## Stored data
══════

File: src/rtl/dcc_pkg.sv
// debug command controller: shared constants, select codes and carrier types
// assumes one system clock; all link pins are sampled by that clock
package dcc_pkg;
	localparam int CMD_W   = 8;
	localparam int DATA_W  = 24;
	localparam int REG_W   = 16;
	localparam int STAT_W  = 8;
	localparam int SYNC_W  = 6;
	localparam int BPC_W   = 12;

	// register select codes
	localparam logic [4:0] SEL_STATUS  = 5'h00;
	localparam logic [4:0] SEL_BP_CNT  = 5'h01;
	localparam logic [4:0] SEL_BP_CTL  = 5'h02;
	localparam logic [4:0] SEL_LIMIT0  = 5'h05;
	localparam logic [4:0] SEL_LIMIT1  = 5'h06;
	localparam logic [4:0] SEL_GDB     = 5'h09;
	localparam logic [4:0] SEL_PDB     = 5'h0a;
	localparam logic [4:0] SEL_PIL     = 5'h0b;
	localparam logic [4:0] SEL_GOTO    = 5'h0c;
	localparam logic [4:0] SEL_STEP    = 5'h0d;
	localparam logic [4:0] SEL_FETCH   = 5'h0f;
	localparam logic [4:0] SEL_DECODE  = 5'h10;
	localparam logic [4:0] SEL_EXECUTE = 5'h11;
	localparam logic [4:0] SEL_HISTORY = 5'h12;
	localparam logic [4:0] SEL_NONE    = 5'h1f;

	// status/control bit positions
	localparam int ST_TRACE_EN  = 0;
	localparam int ST_INT_MODE  = 1;
	localparam int ST_SW_FLAG   = 2;
	localparam int ST_BP_FLAG   = 3;
	localparam int ST_STEP_FLAG = 4;
	localparam int ST_CORE_LO   = 6;

	// core state encodings
	localparam logic [1:0] CORE_RUN  = 2'h0;
	localparam logic [1:0] CORE_WAIT = 2'h1;
	localparam logic [1:0] CORE_BUS  = 2'h2;
	localparam logic [1:0] CORE_DBG  = 2'h3;

	localparam logic [7:0] VECTOR_OFFSET = 8'h06;

	// reset values
	localparam logic [STAT_W-1:0] STATUS_RST = 8'h00;
	localparam logic [REG_W-1:0]  REG_RST    = 16'h0000;

	typedef struct packed {
		logic       rd;
		logic       go;
		logic       ex;
		logic [4:0] sel;
	} dcc_cmd_t;

	typedef struct packed {
		logic halted;
		logic wait_stop;
		logic bus_wait;
		logic sw_entry;
		logic instr_done;
	} dcc_core_t;

	typedef struct packed {
		logic             valid;
		logic [1:0]       space;
		logic             rd;
		logic             wr;
		logic [REG_W-1:0] addr;
	} dcc_access_t;

	typedef struct packed {
		logic       wr;
		logic       rd;
		logic [4:0] sel;
	} dcc_strobe_t;
endpackage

══════

## Exercise aim
All that is wanted is the line with "localparam logic [4:0] SEL_NONE" and every later line in the entries, reproduced exactly.

## Task result
	localparam logic [4:0] SEL_NONE    = 5'h1f;

	// status/control bit positions
	localparam int ST_TRACE_EN  = 0;
	localparam int ST_INT_MODE  = 1;
	localparam int ST_SW_FLAG   = 2;
	localparam int ST_BP_FLAG   = 3;
	localparam int ST_STEP_FLAG = 4;
	localparam int ST_CORE_LO   = 6;

	// core state encodings
	localparam logic [1:0] CORE_RUN  = 2'h0;
	localparam logic [1:0] CORE_WAIT = 2'h1;
	localparam logic [1:0] CORE_BUS  = 2'h2;
	localparam logic [1:0] CORE_DBG  = 2'h3;

	localparam logic [7:0] VECTOR_OFFSET = 8'h06;

	// reset values
	localparam logic [STAT_W-1:0] STATUS_RST = 8'h00;
	localparam logic [REG_W-1:0]  REG_RST    = 16'h0000;

	typedef struct packed {
		logic       rd;
		logic       go;
		logic       ex;
		logic [4:0] sel;
	} dcc_cmd_t;

	typedef struct packed {
		logic halted;
		logic wait_stop;
		logic bus_wait;
		logic sw_entry;
		logic instr_done;
	} dcc_core_t;

	typedef struct packed {
		logic             valid;
		logic [1:0]       space;
		logic             rd;
		logic             wr;
		logic [REG_W-1:0] addr;
	} dcc_access_t;

	typedef struct packed {
		logic       wr;
		logic       rd;
		logic [4:0] sel;
	} dcc_strobe_t;
endpackage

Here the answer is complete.